Spent the morning watching children, and letting them manage themselves. I had one child watch another child complete an entire map with labels without any assistance. The one that was observing was silent the entire time. I also observed that she did absolutely no independent work. She has trouble picking her work. Another child wanted only to pick the work that someone else was doing. Yet a third didn't like it when she had to sit alone until she was able to pick a job that she wouldn't be silly about.
I'm having morning circle less and less often. I like the results in the morning, but the frustrating part is that I like presenting lessons to the children as a group. As a consequence, I'm thinking about how to redesign my classroom so that more and more materials are on the shelves without ever needing a formal lesson. Certain areas just need to have a built in consistent structure so that the lessons can change subtly, but still remain in place and child directed.
Yesterday, a child was determined to be silly by eating the pieces of a job. On purpose, and with the intent to make other children laugh. It became an opportunity for me to create a job that will allow the children to wash their own job when they put it in their mouth. She got to wash all 55 pieces of that math job during outside time. Then in the afternoon, she got to complete the job. (Perfectly capable of it.)
I bought bamboo drawer dividers. Best move ever for the classroom. There are so many cases where they work better than either baskets or trays.
Rambling today. I need to work on my writing style and organizing my thoughts more. Yet, at the moment I don't care. I write more for myself than anyone.
Friday, July 31, 2015
Monday, July 6, 2015
Quiet Days
A couple of children have left. They are moving on to kindergarten. Others will soon. It's the way of the summer though. The children start to "check out" and only want to talk. Whoever said that they are intrinsically interested in work doesn't watch those ready to be with the older kids and "not there yet." They have turned social at all costs. As a result, classroom management is both easier and harder. You know what these kids can do, and you know what lessons you can throw at them! It is truly amazing how one single child can dramatically impact the playground and the classroom. This year, it was one in each classroom. The teachers can talk to each other outside right now instead of constantly trying to eyeball what chaos one child will be creating.
One of my teachers is out on maternity leave. I miss her deeply, but at least this wasn't a surprise.
Going to remodel the kitchen in a few months. Lot of money, time, construction and chaos for a dishwasher. OK Then.
One of my teachers is out on maternity leave. I miss her deeply, but at least this wasn't a surprise.
Going to remodel the kitchen in a few months. Lot of money, time, construction and chaos for a dishwasher. OK Then.
Friday, June 26, 2015
Wow. Restart. I felt the need to write today, and how it actually clicked in so many ways to write about teaching, kids, worries about them and general thoughts. So much has happened.
Short list:
Short list:
- Started a Montessori school. Super successful. Super happy, and I absolutely love my faculty. One hell of a lot of work that I don't regret, except sometimes a bit on the weekends but I'm working on managing that.

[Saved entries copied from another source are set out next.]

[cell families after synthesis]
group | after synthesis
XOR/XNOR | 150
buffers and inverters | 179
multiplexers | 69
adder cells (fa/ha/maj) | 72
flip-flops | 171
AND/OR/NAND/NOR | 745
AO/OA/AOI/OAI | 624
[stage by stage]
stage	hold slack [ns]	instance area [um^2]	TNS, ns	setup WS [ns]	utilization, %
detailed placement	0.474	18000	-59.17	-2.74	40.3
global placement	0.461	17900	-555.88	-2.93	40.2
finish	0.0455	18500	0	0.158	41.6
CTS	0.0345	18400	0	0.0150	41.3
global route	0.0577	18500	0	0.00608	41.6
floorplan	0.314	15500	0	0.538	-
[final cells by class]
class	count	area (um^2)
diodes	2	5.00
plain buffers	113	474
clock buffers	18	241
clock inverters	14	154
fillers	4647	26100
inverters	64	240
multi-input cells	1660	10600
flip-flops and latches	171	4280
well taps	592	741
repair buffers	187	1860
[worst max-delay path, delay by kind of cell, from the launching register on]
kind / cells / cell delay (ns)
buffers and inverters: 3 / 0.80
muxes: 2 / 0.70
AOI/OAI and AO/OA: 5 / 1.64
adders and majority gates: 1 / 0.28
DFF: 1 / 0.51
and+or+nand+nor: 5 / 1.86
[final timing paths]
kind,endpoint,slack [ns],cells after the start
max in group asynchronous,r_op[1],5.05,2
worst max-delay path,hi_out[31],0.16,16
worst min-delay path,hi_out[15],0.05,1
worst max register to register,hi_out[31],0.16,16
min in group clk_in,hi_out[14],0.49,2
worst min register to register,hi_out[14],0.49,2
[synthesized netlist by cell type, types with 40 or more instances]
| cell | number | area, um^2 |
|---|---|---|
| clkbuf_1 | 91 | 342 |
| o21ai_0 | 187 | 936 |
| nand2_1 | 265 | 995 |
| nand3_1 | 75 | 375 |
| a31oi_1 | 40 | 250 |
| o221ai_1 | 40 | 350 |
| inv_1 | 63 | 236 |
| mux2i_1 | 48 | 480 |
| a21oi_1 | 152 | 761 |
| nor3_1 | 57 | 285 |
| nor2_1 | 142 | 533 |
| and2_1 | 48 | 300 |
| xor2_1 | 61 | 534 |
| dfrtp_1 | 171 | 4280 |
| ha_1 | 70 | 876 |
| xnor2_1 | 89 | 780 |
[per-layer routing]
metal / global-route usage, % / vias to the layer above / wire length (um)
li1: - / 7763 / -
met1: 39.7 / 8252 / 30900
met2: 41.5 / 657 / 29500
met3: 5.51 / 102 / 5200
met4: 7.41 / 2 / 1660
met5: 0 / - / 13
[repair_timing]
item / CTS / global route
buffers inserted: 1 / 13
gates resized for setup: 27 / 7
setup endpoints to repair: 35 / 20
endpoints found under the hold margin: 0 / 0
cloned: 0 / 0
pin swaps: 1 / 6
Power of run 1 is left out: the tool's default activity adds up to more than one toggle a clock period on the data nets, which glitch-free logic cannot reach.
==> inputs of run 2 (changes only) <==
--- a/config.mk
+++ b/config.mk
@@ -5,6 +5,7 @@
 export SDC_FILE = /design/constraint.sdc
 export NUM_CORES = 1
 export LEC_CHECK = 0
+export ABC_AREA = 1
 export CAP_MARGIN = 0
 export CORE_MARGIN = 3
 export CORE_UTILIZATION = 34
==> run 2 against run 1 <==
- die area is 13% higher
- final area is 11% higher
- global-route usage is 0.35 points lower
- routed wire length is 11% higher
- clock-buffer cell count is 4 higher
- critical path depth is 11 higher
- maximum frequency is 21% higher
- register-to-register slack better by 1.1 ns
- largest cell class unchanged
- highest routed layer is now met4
===== src/rtl/k2_seq_pkg.sv =====
`default_nettype none
// +----------------------------------------------------------------------------+
// | k2_seq_pkg : shared types and default widths for the K2 program sequencer  |
// | Rev 1.0                                                                    |
// +----------------------------------------------------------------------------+
package k2_seq_pkg;

   localparam int K2_BITS   = 8;
   localparam int K2_ADDR_W = 4;
   localparam int K2_INST_W = 8;
   localparam int K2_CYC_W  = 16;

   typedef enum logic [1:0] {
      IDLE = 2'd0,
      LOAD = 2'd1,
      RUN  = 2'd2,
      DONE = 2'd3
   } state_t;

endpackage
`default_nettype wire


===== src/rtl/k2_program_sequencer_if.sv =====
`default_nettype none
// +----------------------------------------------------------------------------+
// | k2_program_sequencer_if : loader, control, core and status signal bundle   |
// | Rev 1.0                                                                    |
// +----------------------------------------------------------------------------+
interface k2_program_sequencer_if
   import k2_seq_pkg::*;
#(
   parameter int BITS   = K2_BITS,
   parameter int ADDR_W = K2_ADDR_W,
   parameter int INST_W = K2_INST_W,
   parameter int CYC_W  = K2_CYC_W
);
   logic              start_load;
   logic              ld_valid;
   logic [INST_W-1:0] ld_data;
   logic              ld_ready;
   logic              run_req;
   logic              halt_req;
   logic [CYC_W-1:0]  cycle_limit;
   logic [ADDR_W-1:0] cpu_addr;
   logic [INST_W-1:0] cpu_inst;
   logic              cpu_rst_n;
   logic [BITS-1:0]   cpu_ro;
   logic [BITS-1:0]   result;
   logic              result_valid;
   logic [CYC_W-1:0]  cycles;
   logic [1:0]        state_o;

   modport master (
      output start_load, ld_valid, ld_data, run_req, halt_req, cycle_limit,
             cpu_addr, cpu_ro,
      input  ld_ready, cpu_inst, cpu_rst_n, result, result_valid, cycles, state_o
   );

   modport slave (
      input  start_load, ld_valid, ld_data, run_req, halt_req, cycle_limit,
             cpu_addr, cpu_ro,
      output ld_ready, cpu_inst, cpu_rst_n, result, result_valid, cycles, state_o
   );

endinterface
`default_nettype wire


===== src/rtl/k2_inst_ram.sv =====
`default_nettype none
// +----------------------------------------------------------------------------+
// | k2_inst_ram : instruction store, one sync write port, one async read port  |
// | Rev 1.0                                                                    |
// +----------------------------------------------------------------------------+
module k2_inst_ram
   import k2_seq_pkg::*;
#(
   parameter int ADDR_W = K2_ADDR_W,
   parameter int INST_W = K2_INST_W
) (
   input  wire logic              clk,
   input  wire logic              rst,
   input  wire logic              i_we,
   input  wire logic [ADDR_W-1:0] i_waddr,
   input  wire logic [INST_W-1:0] i_wdata,
   input  wire logic [ADDR_W-1:0] i_raddr,
   output logic      [INST_W-1:0] o_rdata
);
   localparam int DEPTH = 2 ** ADDR_W;

   logic [INST_W-1:0] r_mem [DEPTH];

   // Whole array clears on reset so a fresh core never fetches stale code.
   always_ff @(posedge clk or posedge rst) begin
      if (rst) begin
         for (int i = 0; i < DEPTH; i++) begin
            r_mem[i] <= '0;
         end
      end else if (i_we) begin
         r_mem[i_waddr] <= i_wdata;
      end
   end

   assign o_rdata = r_mem[i_raddr];

endmodule
`default_nettype wire


===== src/rtl/k2_program_sequencer.sv =====
`default_nettype none
// +----------------------------------------------------------------------------+
// | k2_program_sequencer : loads a program, runs one K2 core, captures Ro      |
// | Rev 1.0                                                                    |
// +----------------------------------------------------------------------------+
module k2_program_sequencer
   import k2_seq_pkg::*;
#(
   parameter int BITS   = K2_BITS,
   parameter int ADDR_W = K2_ADDR_W,
   parameter int INST_W = K2_INST_W,
   parameter int CYC_W  = K2_CYC_W
) (
   input  wire logic             clk,
   input  wire logic             rst,
   k2_program_sequencer_if.slave bus
);
   state_t            r_state;
   state_t            w_state_nxt;
   logic [ADDR_W:0]   r_wr_ptr;
   logic [CYC_W-1:0]  r_cycles;
   logic [CYC_W-1:0]  w_cyc_inc;
   logic              r_cpu_rst_n;
   logic [BITS-1:0]   r_result;
   logic              r_result_valid;
   logic              w_wr_en;
   logic              w_load_start;
   logic              w_run_start;
   logic              w_run_stop;
   logic              w_limit_hit;
   logic [INST_W-1:0] w_rdata;

   assign w_cyc_inc   = (r_cycles == '1) ? r_cycles : r_cycles + 1'b1;
   assign w_limit_hit = (bus.cycle_limit != '0) &&
                        (r_cycles == bus.cycle_limit - 1'b1);

   always_ff @(posedge clk or posedge rst) begin
      if (rst) begin
         r_state <= IDLE;
      end else begin
         r_state <= w_state_nxt;
      end
   end

   always_comb begin
      w_state_nxt  = r_state;
      w_wr_en      = 1'b0;
      w_load_start = 1'b0;
      w_run_start  = 1'b0;
      w_run_stop   = 1'b0;
      case (r_state)
         IDLE, DONE: begin
            if (bus.start_load) begin
               w_state_nxt  = LOAD;
               w_load_start = 1'b1;
            end else if (bus.run_req) begin
               w_state_nxt = RUN;
               w_run_start = 1'b1;
            end
         end
         LOAD: begin
            // The pointer's top bit guards against a second pass over the RAM.
            if (bus.halt_req) begin
               w_state_nxt = IDLE;
            end else if (bus.ld_valid && !r_wr_ptr[ADDR_W]) begin
               w_wr_en = 1'b1;
               if (r_wr_ptr[ADDR_W-1:0] == '1) begin
                  w_state_nxt = IDLE;
               end
            end
         end
         RUN: begin
            if (bus.halt_req || w_limit_hit) begin
               w_state_nxt = DONE;
               w_run_stop  = 1'b1;
            end
         end
         default: w_state_nxt = IDLE;
      endcase
   end

   always_ff @(posedge clk or posedge rst) begin
      if (rst) begin
         r_wr_ptr <= '0;
      end else if (w_load_start) begin
         r_wr_ptr <= '0;
      end else if (w_wr_en) begin
         r_wr_ptr <= r_wr_ptr + 1'b1;
      end
   end

   // The exit edge still counts, so a limit stop leaves cycles == cycle_limit.
   always_ff @(posedge clk or posedge rst) begin
      if (rst) begin
         r_cycles <= '0;
      end else if (w_run_start) begin
         r_cycles <= '0;
      end else if (r_state == RUN) begin
         r_cycles <= w_cyc_inc;
      end
   end

   always_ff @(posedge clk or posedge rst) begin
      if (rst) begin
         r_cpu_rst_n    <= 1'b0;
         r_result       <= '0;
         r_result_valid <= 1'b0;
      end else begin
         if (w_run_start) begin
            r_cpu_rst_n <= 1'b1;
         end else if (w_run_stop) begin
            r_cpu_rst_n <= 1'b0;
         end
         if (w_run_stop) begin
            r_result       <= bus.cpu_ro;
            r_result_valid <= 1'b1;
         end else if (w_load_start || w_run_start) begin
            r_result_valid <= 1'b0;
         end
      end
   end

   k2_inst_ram #(
      .ADDR_W (ADDR_W),
      .INST_W (INST_W)
   ) u_ram (
      .clk     (clk),
      .rst     (rst),
      .i_we    (w_wr_en),
      .i_waddr (r_wr_ptr[ADDR_W-1:0]),
      .i_wdata (bus.ld_data),
      .i_raddr (bus.cpu_addr),
      .o_rdata (w_rdata)
   );

   assign bus.ld_ready     = (r_state == LOAD);
   assign bus.cpu_inst     = w_rdata;
   assign bus.cpu_rst_n    = r_cpu_rst_n;
   assign bus.result       = r_result;
   assign bus.result_valid = r_result_valid;
   assign bus.cycles       = r_cycles;
   assign bus.state_o      = r_state;

endmodule
`default_nettype wire


===== src/flat_wrapper.sv =====
// flat-port wrapper written by rule: the top's interface ports become plain ports
module k2_program_sequencer_flat import k2_seq_pkg::*;
#(
   parameter int BITS   = K2_BITS,
   parameter int ADDR_W = K2_ADDR_W,
   parameter int INST_W = K2_INST_W,
   parameter int CYC_W  = K2_CYC_W
)
  (clk, rst, bus_start_load, bus_ld_valid, bus_ld_data, bus_run_req, bus_halt_req, bus_cycle_limit, bus_cpu_addr, bus_cpu_ro, bus_ld_ready, bus_cpu_inst, bus_cpu_rst_n, bus_result, bus_result_valid, bus_cycles, bus_state_o);
  k2_program_sequencer_if #(.BITS(BITS), .ADDR_W(ADDR_W), .INST_W(INST_W), .CYC_W(CYC_W)) bus_i ();
  input  wire logic clk;
  input  wire logic rst;
  input wire logic [$bits(bus_i.start_load)-1:0] bus_start_load;
  input wire logic [$bits(bus_i.ld_valid)-1:0] bus_ld_valid;
  input wire logic [$bits(bus_i.ld_data)-1:0] bus_ld_data;
  input wire logic [$bits(bus_i.run_req)-1:0] bus_run_req;
  input wire logic [$bits(bus_i.halt_req)-1:0] bus_halt_req;
  input wire logic [$bits(bus_i.cycle_limit)-1:0] bus_cycle_limit;
  input wire logic [$bits(bus_i.cpu_addr)-1:0] bus_cpu_addr;
  input wire logic [$bits(bus_i.cpu_ro)-1:0] bus_cpu_ro;
  output wire logic [$bits(bus_i.ld_ready)-1:0] bus_ld_ready;
  output wire logic [$bits(bus_i.cpu_inst)-1:0] bus_cpu_inst;
  output wire logic [$bits(bus_i.cpu_rst_n)-1:0] bus_cpu_rst_n;
  output wire logic [$bits(bus_i.result)-1:0] bus_result;
  output wire logic [$bits(bus_i.result_valid)-1:0] bus_result_valid;
  output wire logic [$bits(bus_i.cycles)-1:0] bus_cycles;
  output wire logic [$bits(bus_i.state_o)-1:0] bus_state_o;
  assign bus_i.start_load = bus_start_load;
  assign bus_i.ld_valid = bus_ld_valid;
  assign bus_i.ld_data = bus_ld_data;
  assign bus_i.run_req = bus_run_req;
  assign bus_i.halt_req = bus_halt_req;
  assign bus_i.cycle_limit = bus_cycle_limit;
  assign bus_i.cpu_addr = bus_cpu_addr;
  assign bus_i.cpu_ro = bus_cpu_ro;
  assign bus_ld_ready = bus_i.ld_ready;
  assign bus_cpu_inst = bus_i.cpu_inst;
  assign bus_cpu_rst_n = bus_i.cpu_rst_n;
  assign bus_result = bus_i.result;
  assign bus_result_valid = bus_i.result_valid;
  assign bus_cycles = bus_i.cycles;
  assign bus_state_o = bus_i.state_o;
  k2_program_sequencer #(.BITS(BITS), .ADDR_W(ADDR_W), .INST_W(INST_W), .CYC_W(CYC_W)) u_core (.clk(clk), .rst(rst), .bus(bus_i));
endmodule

- Blog template got screwed up/ hacked. Eventually, I'll fix that. I had to reset it to a default.
- I started the school. Part of my dreams. It works. I get tired. I'm in high demand.
- Hit with a cyber- attack. Super fun. MRA's decided that I hated men and went after the school.
- My husband is now the CEO of his own startup which is flying along at super speed and doing very well. A year and a half ago he was fired from a company with the potential of what 8 million when the stock vested after 4 years? I think so. Better all around.
- My own kids. Never mind them. 17 and 20.
OK. I'm back to thinking about kids. I have always wanted to write, and periodically I do. Somehow, somewhere. I think that I'll write a novel when I want to retire. Right now, and right here, writing about Montessori and education with bits of personal in it. I like random. I like random everywhere - with kids, in life, and in writing.
I've been thinking about a child. Let's call her Ellie. She's going to do her kindergarten year at my school, and I'm glad. I like her parents. Good people. She's got some strange learning styles. I started to wonder if she has language processing issues / disorder. Have you ever looked that up? Weird damn nonsense and generally quite useless. Strange that it is completely under "auditory processing disorders." Have you ever wondered why adults don't wonder around admitting that they have "x'?
Anyway, after two different conversations I realized a key insight. Her actual skills are phenomenally weak for a 5 year old, but they are extremely difficult to detect and evaluate because she is adept at copying and she is functionally not cognitively flexible. It is only when you put her in a situation where she can't copy someone and "pretend or memorize" that you can literally see how much she's struggling.
I felt like a puzzle formed before my eyes. Now I need to work on my teaching strategies.